• Systematik
  • Eudicotyledonae
  • Onagraceae
  • Oenothera
  • Oenothera biennis aggr.

Oenothera biennis aggr.

Zweijährige Nachtkerze Artengruppe

Morphologie

Generative Merkmale

  • Knospen

    • Spitzen der Kelchblätter berühren sich am Grund (an jungen Knospen beurteilen!)
    • Knospen jung meist grün, später oft rot überlaufen, gestreift oder beringt.
    • Kelchblätter resp.

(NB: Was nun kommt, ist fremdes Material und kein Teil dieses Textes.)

===== src/rtl/sfe_pkg.sv =====
// Package: shared frame geometry for the serial converter emulator.
// Assumes a frame length that is a power of two and a data field
// that fills the frame after the leading zero bits.
package sfe_pkg;
    localparam int SFE_CHANNELS   = 8;   // selectable parallel inputs
    localparam int SFE_RES        = 12;  // result bits per frame
    localparam int SFE_FRAME      = 16;  // serial clocks per frame
    localparam int SFE_ZEROS      = 4;   // leading zero bits; hold starts on the last
    localparam int SFE_ADDR_FIRST = 3;   // first rising edge carrying an address bit
endpackage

Knospen +/- borsten- und drüsenhaarig.
    • Je nach Art länger oder kürzer.

    Spitzen der Kelchblätter, die sich bis zum Grund berühren, Knospe rot überlaufen und lang (Lorenz Scherler)

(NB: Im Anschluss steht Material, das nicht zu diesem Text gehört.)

File: config.mk
export PLATFORM = sky130hd
export DESIGN_NAME = pred_elem_gate
export DESIGN_NICKNAME = d
export VERILOG_FILES = /design/src/rtl/pgate_pkg.sv /design/src/rtl/pg_mask_pick.sv /design/src/rtl/pg_cond_test.sv /design/src/rtl/pg_decide.sv /design/src/rtl/pred_elem_gate.sv
export SDC_FILE = /design/constraint.sdc
export NUM_CORES = 1
export LEC_CHECK = 0
export ABC_AREA = 1
export CORE_UTILIZATION = 34
export CTS_CLUSTER_DIAMETER = 30
export CTS_CLUSTER_SIZE = 25
export DETAILED_ROUTE_END_ITERATION = 12
export DONT_BUFFER_PORTS = 1
export GPL_TIMING_DRIVEN = 0
export PLACE_DENSITY = 0.57
export SLEW_MARGIN = 5
export SYNTH_ARGS = -nofsm -noshare
export SYNTH_HDL_FRONTEND = slang
export SYNTH_SLANG_ARGS = --single-unit
File: constraint.sdc
create_clock -name clk -period 1.3 [get_ports clk]
set_clock_uncertainty 0.2 [all_clocks]
set_input_delay 0.195 -clock clk [delete_from_list [all_inputs] [get_ports clk]]
set_output_delay 0.195 -clock clk [all_outputs]
set_load 0.05 [all_outputs]
File: src/rtl/pgate_pkg.sv
package pgate_pkg;

  typedef enum logic [1:0] {
    SEL_LT = 2'd0,
    SEL_GT = 2'd1,
    SEL_EQ = 2'd2,
    SEL_SO = 2'd3
  } cbit_sel_e;

  typedef struct packed {
    logic lt;
    logic gt;
    logic eq;
    logic so;
  } cond_t;

  typedef struct packed {
    logic res_we;
    logic res_zero;
    logic cond_we;
  } gate_t;

  localparam int unsigned COND_W = $bits(cond_t);

endpackage

File: src/rtl/pg_mask_pick.sv
module pg_mask_pick #(
  parameter int unsigned NUM_ELEM = 64,
  localparam int unsigned IDX_W = (NUM_ELEM > 1) ? $clog2(NUM_ELEM) : 1
) (
  input  logic [NUM_ELEM-1:0] mask_i,
  input  logic [IDX_W-1:0]    idx_i,
  input  logic                use_mask_i,
  output logic                bit_o
);

  logic [NUM_ELEM-1:0] onehot;
  logic                picked;

  // one-hot decode of the index, then AND-OR reduce: keeps depth logarithmic
  for (genvar g = 0; g < NUM_ELEM; g++) begin : g_dec
    assign onehot[g] = (idx_i == IDX_W'(g));
  end

  assign picked = |(onehot & mask_i);

  always_comb begin
    bit_o = use_mask_i ? picked : 1'b1;
  end

endmodule

File: src/rtl/pg_cond_test.sv
module pg_cond_test
  import pgate_pkg::*;
(
  input  cond_t     cond_i,
  input  cbit_sel_e sel_i,
  input  logic      inv_i,
  output logic      pass_o
);

  logic picked;

  always_comb begin
    unique case (sel_i)
      SEL_LT:  picked = cond_i.lt;
      SEL_GT:  picked = cond_i.gt;
      SEL_EQ:  picked = cond_i.eq;
      SEL_SO:  picked = cond_i.so;
      default: picked = 1'b0;
    endcase
    pass_o = picked ^ inv_i;
  end

endmodule

File: src/rtl/pg_decide.sv
module pg_decide
  import pgate_pkg::*;
(
  input  logic  valid_i,
  input  logic  pbit_i,
  input  logic  pass_i,
  input  logic  zero_en_i,
  input  logic  rc1_i,
  output gate_t gate_o
);

  logic active;
  logic rejected;

  always_comb begin
    active   = valid_i & pbit_i;
    rejected = valid_i & (~pbit_i | ~pass_i);

    gate_o          = '0;
    gate_o.cond_we  = active;
    if (!rc1_i) begin
      if (active && pass_i) begin
        gate_o.res_we = 1'b1;
      end else if (rejected && zero_en_i) begin
        gate_o.res_we   = 1'b1;
        gate_o.res_zero = 1'b1;
      end
    end
  end

endmodule

File: src/rtl/pred_elem_gate.sv
module pred_elem_gate
  import pgate_pkg::*;
#(
  parameter int unsigned NUM_ELEM = 64,
  localparam int unsigned IDX_W = (NUM_ELEM > 1) ? $clog2(NUM_ELEM) : 1
) (
  input  logic                clk,
  input  logic                rst_n,
  input  logic                in_valid,
  input  logic [IDX_W-1:0]    elem_idx,
  input  logic [NUM_ELEM-1:0] pred_mask,
  input  logic                pred_en,
  input  logic                zero_en,
  input  logic [COND_W-1:0]   cond_field,
  input  logic [1:0]          test_sel,
  input  logic                test_inv,
  input  logic                rc1_mode,
  output logic                out_valid,
  output logic                res_we,
  output logic                res_zero,
  output logic                cond_we
);

  logic  pbit;
  logic  pass;
  gate_t gate_nxt;
  gate_t gate_q;
  logic  valid_nxt;
  logic  valid_q;

  pg_mask_pick #(.NUM_ELEM(NUM_ELEM)) u_pick (
    .mask_i     (pred_mask),
    .idx_i      (elem_idx),
    .use_mask_i (pred_en),
    .bit_o      (pbit)
  );

  pg_cond_test u_test (
    .cond_i (cond_t'(cond_field)),
    .sel_i  (cbit_sel_e'(test_sel)),
    .inv_i  (test_inv),
    .pass_o (pass)
  );

  pg_decide u_dec (
    .valid_i   (in_valid),
    .pbit_i    (pbit),
    .pass_i    (pass),
    .zero_en_i (zero_en),
    .rc1_i     (rc1_mode),
    .gate_o    (gate_nxt)
  );

  always_comb begin
    valid_nxt = in_valid;
  end

  always_ff @(posedge clk or negedge rst_n) begin
    if (!rst_n) begin
      valid_q <= 1'b0;
      gate_q  <= '0;
    end else begin
      valid_q <= valid_nxt;
      gate_q  <= gate_nxt;
    end
  end

  assign out_valid = valid_q;
  assign res_we    = gate_q.res_we;
  assign res_zero  = gate_q.res_zero;
  assign cond_we   = gate_q.cond_we;

  AST_MASKED_NO_COND: assert property (@(posedge clk) disable iff (!rst_n)
    in_valid && pred_en && !pred_mask[elem_idx] |=> !cond_we);
  AST_NOPRED_COND: assert property (@(posedge clk) disable iff (!rst_n)
    in_valid && !pred_en |=> cond_we);
  AST_RC1_NO_RESULT: assert property (@(posedge clk) disable iff (!rst_n)
    in_valid && rc1_mode |=> !res_we && !res_zero);
  AST_ZERO_HAS_WE: assert property (@(posedge clk) disable iff (!rst_n)
    res_zero |-> res_we && out_valid);
  AST_RESULT_NEEDS_COND: assert property (@(posedge clk) disable iff (!rst_n)
    res_we && !res_zero |-> cond_we);
  AST_NOZERO_NO_ZERO: assert property (@(posedge clk) disable iff (!rst_n)
    in_valid && !zero_en |=> !res_zero);
  AST_IDLE_QUIET: assert property (@(posedge clk) disable iff (!rst_n)
    !in_valid |=> !out_valid && !res_we && !res_zero && !cond_we);

endmodule

Word-level counts from Yosys, hierarchy flattened
Cells that the tools add are included.

operators by class
  equal/unequal tests = 66
  reductions and logical operators = 5
  multiplexer cells = 6
  bitwise operators = 7

operator list
  cell                                                  count
  equality test 6 bit (second input constant)           32
  equality test 6 x 5 -> 1 bit (second input constant)  16
  AND 64 bit                                            1
  OR reduction 64 bit                                   1
  equality test 6 x 4 -> 1 bit (second input constant)  8
  equality test 6 x 3 -> 1 bit (second input constant)  4
  equality test 6 x 2 -> 1 bit (second input constant)  2
  equality test 6 x 1 -> 1 bit (second input constant)  1
  zero test 6 bit                                       1
  equality test 2 bit (second input constant)           2
  2-to-1 mux 2 bit                                      2
  case mux 1 bit (4 select lines)                       1
  2-to-1 mux 1 bit                                      3
  AND 1 bit                                             2
  equality test 2 x 1 -> 1 bit (second input constant)  1
  logical AND 1 bit                                     2
  zero test 2 bit                                       1
  NOT 1 bit                                             2
  OR 1 bit                                              1
  XOR 1 bit                                             1

word-level totals
  bits in registers = 4

Logic depth before layout (Yosys ltp)
Gate-level depths: netlist (run 1).

  depth after elaboration = 11
  gate-level depth with buffers = 13

Hierarchy
A second synthesis (run 1) with hierarchy kept.

unflattened totals
  cells, all modules = 200
  area, all modules = 959.7 um2

by module, submodules not included
  module          seq. area each (um2)  area an instance (um2)  times used  cells an instance
  pg_mask_pick    0.0                   745.7                   1           172
  pred_elem_gate  100.1                 100.1                   1           4
  pg_cond_test    0.0                   57.6                    1           13
  pg_decide       0.0                   56.3                    1           11

Worst setup path before layout (run 1)
Ideal clock, no wire load.

  path kind = input -> register
  start point = input elem_idx[3]
  end point = register gate_q, in the netlist res_we
  buffers on the path = 1
  slack = -210 ps
  arrival = 1233 ps
  data required time = 1023 ps
  library setup time = 77 ps
  stages on the path = 12
  cell sequence = nor2_1 -> buf_4 -> nand3_1 -> nand2_1 -> nor2_1 -> nand2_1 -> nand2_1 -> nand3_1 -> nor2_1 -> nand2_1 -> nand2_1 -> a21oi_1

RTL lines
  item                  RTL line              RTL
  from (decl)           pred_elem_gate.sv:10  input logic [IDX_W-1:0] elem_idx,
  to (signal assigned)  pred_elem_gate.sv:64  gate_q <= gate_nxt;
  to (decl)             pred_elem_gate.sv:27  gate_t gate_q;

==> summary.md, run 1 <==
| Metric | Value |
|---|---|
| Top cells by count, synth | `70 x nand2_1, 48 x nand3_1, 34 x nor2_1` |
| Main combinational cell family by area after synthesis | `simple AND/OR/NAND/NOR gates` |
| WP data required | `roughly 1300 ps` |
| Aggregate global routing overflow | `0` |
| Post-synthesis adder-cell area fraction | `0%` |
| N_diodes | `0` |
| Fmax | `around 780 MHz` |
| GP Congestion | `just over 0.8` |
| Failing checks | `hold timing` |
| Largest stage delay on the critical path | `approximately 180 ps` |
| Hold path endpoint | `res_we$_DFF_PN0_` |
| Cts bufs inserted | `3` |
| Slew Limit Fails | `0` |
| Final hold vios | `1` |
| Number of port buffers | `0` |
| Synth area leaders | `nand2_1 29%, nand3_1 27%, nor2_1 14%` |
| RSZ-0062 raised after global routing | `true` |
| Placed cell area | `0.00104 mm^2` |
| Vias/cell | `about 5.5` |
| Fin Hold WS | `-2.85 ps` |
| Routed met2 length | `between 1500 and 2000 um` |
| Met3 WL | `305 um` |
| Endpoints failing setup | `0` |
| Initial antenna violation count | `0` |
| Leakage | `between 0.0006 and 0.0007 uW` |
| Drt pass-1 iters | `5` |
| CTS sink cnt | `4` |
| Hold-critical path depth | `3` |
| Wire length on met1 | `1260 um` |
| Mapped Area | `~900 um^2` |
| IO Pins | `87` |
| Worst Setup Start Kind | `primary input` |
| CP most frequent cell | `nand2_1` |
| Hold wc startpoint | `test_inv` |
| Crit Path Category | `primary input to flop` |
| Logic pwr share | `between 40% and 50%` |
| Clock network fraction of total power | `about 27%` |
| Area leader, netlist | `nand2_1` |
| FILL cells | `~270` |
| DRT antenna net count | `0` |
| Final cell area excluding filler cells | `0.00122 mm^2` |
| Delay-heaviest family, CP | `simple AND/OR/NAND/NOR gates` |
| Vias in the first global route | `between 1k and 1.5k` |
| Worst-margin pin slew | `451 ps` |
| Compound-Gate Fraction of Synth Area | `4.47%` |
| Switching Share | `40.4%` |
| Post-Synth Simple-Gate Area | `approximately 74%` |
| XOR/XNOR Fraction of Synth Area | `0.978%` |
| Crit path depth | `12` |
| Avg Inst Size Synth | `around 4.8 um^2` |
| EDFF count, synth | `0` |
| DRC | `0` |
| Crit path cell chain | `nor2_4, buf_6, nand3_1, nand2_1, nor2_1, nand2_1, nand2_1, nand3_1, nor2_2, nand2_1, nand2_1, a21oi_2` |
| Drt total wl | `between 3000 and 4000 um` |
| CTS tree | `built` |
| Max rail drop VDD | `roughly 0.28 mV` |
| Synth Warn # | `0` |
| Post-synthesis sequential area ratio | `between 10% and 20%` |
| Die width | `between 50 and 60 um` |
| Rows | `18` |
| Post-Synthesis Cells | `about 190` |
| Initial Util | `between 30% and 40%` |
| Count leader, synth | `nand2_1` |
| Hpwl dp | `2510 um` |
| Layout area overhead | `36.0%` |
| Primary FF master, synth | `dfrtp_1` |
| Area share of the largest cell type after synthesis | `slightly below 30%` |
| Status | `finished, violations left` |
| Reg power frac | `around 29%` |
| Worst setup path start | `elem_idx[2]` |
| Max Used Layer | `met3` |
| Total power | `~580 uW` |
| CTS clk-pin slew, worst paths | `40 ps` |
| Tcrit/Tclk final | `between 90% and 100%` |
| Core area | `~0.0025 mm^2` |
| DIE AREA | `between 0.002 and 0.003 mm^2` |
| Initial DRC count | `29` |
| Power per cell area | `roughly 470 mW/mm^2` |
| Asr flop ratio synth | `100%` |
| Placement Setup Slack | `-252 ps` |
| Worst EP arrival | `1250 ps` |
| Gr usage total | `a little over a fifth` |
| Clk buf depth | `2` |
| Layout cells sized above 1 | `between 20 and 25%` |
| CP bufs+invs | `1` |
| Wire per inst | `approximately 14 um` |
| DR vias | `about 1.3k` |
| Slowest cell on crit path | `nor2_4` |
| Max-cap violation count | `0` |
| CP max FO | `7` |
| Final worst slack | `approximately 17 ps` |
| Internal power | `between 300 and 400 uW` |
| Sw power | `approximately 230 uW` |
| Synth Register Bits | `4` |
| Worst Setup End Kind | `flop` |
| Largest net degree at the start of global routing | `11` |
| Slew margin rel. | `70.0%` |
| Layout net count | `just under 300` |
| Final core utilization | `~49%` |
| Worst hold-check path type | `primary input to flop` |
| Die Y | `53.3 um` |
| Fin crit period | `between 1000 and 1500 ps` |
| CTS root buf | `clkbuf_4` |
| Wire length of the first global-routing pass | `roughly 4500 um` |
| Synth cell types | `16` |
| Mux contribution to synthesized area | `0%` |
| H-tree depth | `1` |
| Mapped Nets | `~270` |
[routing by layer]
| metal | global-route usage [%] | up-vias |
|---|---|---|
| li1 | - | 643 |
| met1 | 25.4 | 575 |
| met2 | 40.6 | 68 |
| met3 | 2.30 | 0 |
| met4 | 3.95 | 0 |
| met5 | 0 | - |
[power by group through the flow]
stage | registers [uW] | clock network, uW | logic [uW]
6_report | 166 | 155 | 256
3_5_place_dp | 167 | 0 | 206
2_1_floorplan | 166 | 0 | 166
5_1_grt | 167 | 161 | 283
3_3_place_gp | 167 | 0 | 201
4_1_cts | 166 | 151 | 236
[what timing repair did]
action / 4_1_cts / 5_1_grt
pin swaps: 2 / 4
gates resized for setup: 2 / 17
hold buffers: 4 / 0
setup endpoints to repair: 1 / 3
endpoints found under the hold margin: 8 / 0
setup buffers: 5 / 1
cloned: 1 / 2
[cells in the final DEF (no fill, tap or decap), types with 2 or more instances in the layout]
| cell type | Yosys | routed |
|---|---|---|
| nand2_1 | 70 | 67 |
| nand3_1 | 48 | 41 |
| nor2_1 | 34 | 23 |
| inv_1 | 15 | 11 |
| nor2_2 | 3 | 8 |
| buf_4 | 2 | 8 |
| nand3_2 | 0 | 7 |
| nor2_4 | 0 | 6 |
| buf_6 | 0 | 4 |
| dfrtp_1 | 4 | 4 |
| dlygate4sd3_1 | 0 | 4 |
| inv_4 | 0 | 3 |
| clkbuf_4 | 0 | 3 |
| nand2_4 | 0 | 2 |
| nand4_1 | 2 | 2 |
[worst max-delay path by stage]
stage                            end  slack [ps]
finish              res_we$_DFF_PN0_          20
global route        res_we$_DFF_PN0_         -80
CTS                 res_we$_DFF_PN0_          10
detailed placement  res_we$_DFF_PN0_        -250
global placement    res_we$_DFF_PN0_        -230
floorplan           res_we$_DFF_PN0_         -40
[through the flow]
stage               instances  TNS [ps]
global route              234      -146
detailed placement        218      -630
global placement          218      -598
floorplan                 188     -65.7
finish                    234         0
CTS                       231         0
[layout make-up]
class / count / area (um^2) / area share, %
Timing Repair inverter: 1 / 6.26 / 0.513
Inverter: 16 / 82.6 / 6.78
Sequential cell: 4 / 100 / 8.21
Tap cell: 30 / 37.5 / 3.08
Clock buffer: 3 / 22.5 / 1.85
Timing Repair Buffer: 12 / 100 / 8.21
Multi-Input combinational cell: 164 / 825 / 67.7
Buffer: 4 / 45.0 / 3.70
[cell families after synthesis]
| family | Yosys count |
|---|---|
| AO/OA/AOI/OAI | 6 |
| XOR/XNOR | 1 |
| buffers and inverters | 20 |
| flip-flops | 4 |
| AND/OR/NAND/NOR | 157 |
[flip-flops by register name (all words and copies together), names as in the netlist]
name / flops
res_we: 1
out_valid: 1
res_zero: 1
cond_we: 1
Power figures use the tool's default switching activity.
==> run 2, diff against run 1 <==
PLACE_DENSITY = 0.55   (was 0.57)
==> run 2 against run 1 <==
Effect of this change:
- combinational power about the same
- count of clock-buffer cells in the layout stayed put
- final cell count shrank 0.85%
- worst setup slack worse by 9.2 ps
- fmax decreased by 0.71%
- die area did not move
- flip-flop and latch count unchanged
- utilization decreased by 0.25 points
- wire length shrank 0.12%
- the run now ends clean
- power shrank 0.58%
- critical path depth stayed put
==> summary.md, run 2 (synthesis results as in run 1) <==
| Metric | Value |
|---|---|
| Status | `finished, final reports clean` |
| Rows | `18` |
| Worst-margin pin slew | `approximately 470 ps` |
| CP bufs+invs | `1` |
| Vias in the first global route | `between 1k and 1.5k` |
| WP data required | `approximately 1300 ps` |
| Max-cap violation count | `0` |
| Power per cell area | `473 mW/mm^2` |
| Layout net count | `287` |
| Commonest non-fill, non-tap cell in the layout | `nand2_1` |
| Slowest cell on crit path | `nor2_4` |
| Worst Setup End Kind | `flop` |
| Initial DRC count | `26` |
| CTS tree | `built` |
| H-tree depth | `1` |
| Worst Setup Start Kind | `primary input` |
| IO Pins | `87` |
| Core area | `roughly 0.0025 mm^2` |
| Setup TNS | `0 ps` |
| Largest net degree at the start of global routing | `11` |
| Vias/cell | `~5.4` |
| GP Congestion | `a little over 0.8` |
| Slew margin rel. | `68.4%` |
| Crit path cell chain | `clkinvlp_4, nor2_4, nand3_1, nand2_1, nor2_1, nand3_1, nand2_1, nand2_1, nor2_1, nand2_1, nand2_1, a21oi_2` |
| Most frequent cells in the layout | `66 x nand2_1, 42 x nand3_1, 26 x nor2_1` |
| Slew Limit Fails | `0` |
| N_diodes | `0` |
| Clk buf depth | `2` |
| Finished Layout Cells | `232` |
| Layout area overhead | `35.3%` |
| Aggregate global routing overflow | `0` |
| Worst EP arrival | `about 1300 ps` |
| Tcrit/Tclk final | `just under 100%` |
| Initial antenna violation count | `0` |
| CTS root buf | `clkbuf_4` |
| RSZ-0062 raised after global routing | `true` |
| Crit Path Category | `primary input to flop` |
| Number of port buffers | `0` |
| Largest stage delay on the critical path | `between 200 and 250 ps` |
| Max rail drop VDD | `between 0.3 and 0.4 mV` |
| Worst hold-check path type | `primary input to asynchronous set/reset pin` |
| Fin crit period | `approximately 1300 ps` |
| Total power | `between 500 and 600 uW` |
| Drt total wl | `roughly 3300 um` |
| FILL cells | `296` |
| DIE AREA | `~0.0028 mm^2` |
| Area taken by multi-input logic gates | `831 um^2` |
| Wire length of the first global-routing pass | `4640 um` |
| CTS sink cnt | `4` |
| Die width | `about 53 um` |
| DRT antenna net count | `0` |
| Storage cell area | `roughly 100 um^2` |
| CP most frequent cell | `nand2_1` |
| Leakage | `between 0.0006 and 0.0007 uW` |
| Final hold vios | `0` |
| Initial Util | `36.2%` |
| Layout cells sized above 1 | `around a fifth` |
| Cts bufs inserted | `3` |
| DR vias | `between 1k and 1.5k` |
| Hpwl dp | `2520 um` |
| CTS clk-pin slew, worst paths | `40 ps` |
| Delay-heaviest family, CP | `simple AND/OR/NAND/NOR gates` |
| Wire per inst | `roughly 14 um` |
| CP max FO | `5` |
| Drt pass-1 iters | `4` |
| Dpl cells | `approximately 220` |
| Fmax | `between 700 and 800 MHz` |
| Die Y | `around 53 um` |
| Endpoints failing setup | `0` |
| Gr usage total | `between 20% and 30%` |
| DRC | `0` |
[run 2: cell types whose count changed in the layout (fill, tap and decap cells not counted), moves of 2 or more]
cell	change
nor2_1	+3
nor2_2	-4
buf_4	-4
nor2_4	+2
[run 2: final timing paths]
check,startpoint,endpoint,cells after the start
min,rst_n,out_valid$_DFF_PN0_,1
max,elem_idx[2],res_we$_DFF_PN0_,12
min in group clk,pred_en,res_zero$_DFF_PN0_,4
max in group asynchronous,rst_n,res_zero$_DFF_PN0_,1
[run 2: per-layer routing]
layer,vias to the layer above,GRT usage [%],routed length (um)
met5,-,0,0
met4,0,5.70,0
met3,0,3.45,279
met2,67,40.4,1610
met1,543,27.3,1390
li1,640,-,-
[run 2: area by class of cell]
cell class,count,area share (%)
Buffer,4,4.02
Clock buffer,3,1.86
Inverter,16,7.12
Multi-Input combinational cell,165,68.5
Sequential cell,4,8.26
Tap cell,30,3.10
Timing Repair Buffer,9,6.60
Timing Repair inverter,1,0.516
[run 2: stage by stage]
step                setup slack (ps)  cell area [um^2]  utilization [%]  hold slack (ps)
CTS                             2.48              1150             46.6             31.4
finish                          7.82              1210             48.9             35.4
global placement                -246              1040             42.0             -301
floorplan                      -42.5              1000                -             -301
detailed placement              -312              1040             42.0             -300
global route                   -86.6              1210             48.9             43.6
[run 2: where the power goes]
group	internal [uW]	total, uW	switching [uW]
Combinational	105	254	149
Clock	103	153	50.3
Sequential	133	166	32.9
[run 2: what timing repair did]
| action | in CTS | in global routing |
|---|---|---|
| gates cloned | 0 | 2 |
| hold endpoints to repair | 8 | 0 |
| setup endpoints to repair | 1 | 3 |
| setup buffers | 4 | 0 |
| gates resized for setup | 3 | 14 |
| pin swaps | 2 | 2 |
| hold buffers | 5 | 0 |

    Spitzen der Kelchblätter, die sich am Grund berühren aber oben leicht offen sind, Knospe grüne Färbung und kurz (Lorenz Scherler)

    Öffnende Knospe Abends. (Lorenz Scherler)

  • Blüten

    • Blütenstand eine aufrechte, vielblütige Traube.
    • 4 Kelchblätter.
    • 4 gelbe,  1.5–6 cm lange Kronblätter.
    • Kronblätter länger als die Staubblätter.
    • Fruchtknoten unterständig.
    • Achsenbecher (Hypanthium) deutlich länger als der Fruchtknoten.
    • Staubblätter 8, Pollen mit klebrigen Fäden miteinander verbunden. 
    • Blüten öffnen sich abends innert Minuten und verwelken am nächsten Tag rasch.
    • Nach dem Öffnen stark duftend.

    Traubiger Blütenstand mit Kronblattlänge 50 mm (Lorenz Scherler)

    Blütenstand mit Fruchansätzen (Lorenz Scherler)

    Blüten frühmorgens um 6h…. (Lorenz Scherler)

    ….und gleiche Population Nachmittags 16h (Lorenz Scherler)

  • Früchte

    • Vierklappige, vielsamige Kapseln.
    • Samen ohne Haarschopf.

Vegetative Merkmale

  • Wuchsform / Stängel

    • Bildet im ersten Jahr eine grundständige Blattrosette mit am Boden anliegenden Blättern.
    • Aufrechter Wuchs und Blüte erst im zweiten Jahr, meist verzweigt, bis 1.5 m hoch, Höhe sehr variabel, Hauptachse stets kräftiger.
    • Stängel und Blütenstandsachse mit oder ohne rote Punkte.
    • Stängel +/- borsten- und drüsenhaarig.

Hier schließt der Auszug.